- WHAT THIS TASK INVOLVES
Each line from the one containing "sequencer state encoding" through the last line of the records below is to be set down exactly; the rest stays out.

- DATA IN THIS EXERCISE
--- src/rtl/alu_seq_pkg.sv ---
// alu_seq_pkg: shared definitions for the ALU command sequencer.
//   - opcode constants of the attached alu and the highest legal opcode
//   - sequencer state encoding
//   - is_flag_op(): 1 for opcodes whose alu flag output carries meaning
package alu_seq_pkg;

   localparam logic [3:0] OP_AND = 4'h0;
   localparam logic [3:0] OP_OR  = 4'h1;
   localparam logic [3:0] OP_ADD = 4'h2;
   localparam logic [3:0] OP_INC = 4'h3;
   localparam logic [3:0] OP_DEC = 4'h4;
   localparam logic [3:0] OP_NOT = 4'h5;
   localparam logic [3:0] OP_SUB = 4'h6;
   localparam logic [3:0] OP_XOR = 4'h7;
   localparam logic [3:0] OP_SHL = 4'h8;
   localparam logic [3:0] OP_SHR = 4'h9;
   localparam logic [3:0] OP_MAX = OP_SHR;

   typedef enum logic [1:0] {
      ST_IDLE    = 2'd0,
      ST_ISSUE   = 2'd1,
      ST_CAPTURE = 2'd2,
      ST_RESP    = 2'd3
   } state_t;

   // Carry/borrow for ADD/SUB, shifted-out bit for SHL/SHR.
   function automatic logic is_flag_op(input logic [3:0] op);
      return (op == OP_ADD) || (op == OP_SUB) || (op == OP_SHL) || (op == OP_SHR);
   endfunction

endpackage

- ANSWER AREA
//   - sequencer state encoding
//   - is_flag_op(): 1 for opcodes whose alu flag output carries meaning
package alu_seq_pkg;

   localparam logic [3:0] OP_AND = 4'h0;
   localparam logic [3:0] OP_OR  = 4'h1;
   localparam logic [3:0] OP_ADD = 4'h2;
   localparam logic [3:0] OP_INC = 4'h3;
   localparam logic [3:0] OP_DEC = 4'h4;
   localparam logic [3:0] OP_NOT = 4'h5;
   localparam logic [3:0] OP_SUB = 4'h6;
   localparam logic [3:0] OP_XOR = 4'h7;
   localparam logic [3:0] OP_SHL = 4'h8;
   localparam logic [3:0] OP_SHR = 4'h9;
   localparam logic [3:0] OP_MAX = OP_SHR;

   typedef enum logic [1:0] {
      ST_IDLE    = 2'd0,
      ST_ISSUE   = 2'd1,
      ST_CAPTURE = 2'd2,
      ST_RESP    = 2'd3
   } state_t;

   // Carry/borrow for ADD/SUB, shifted-out bit for SHL/SHR.
   function automatic logic is_flag_op(input logic [3:0] op);
      return (op == OP_ADD) || (op == OP_SUB) || (op == OP_SHL) || (op == OP_SHR);
   endfunction

endpackage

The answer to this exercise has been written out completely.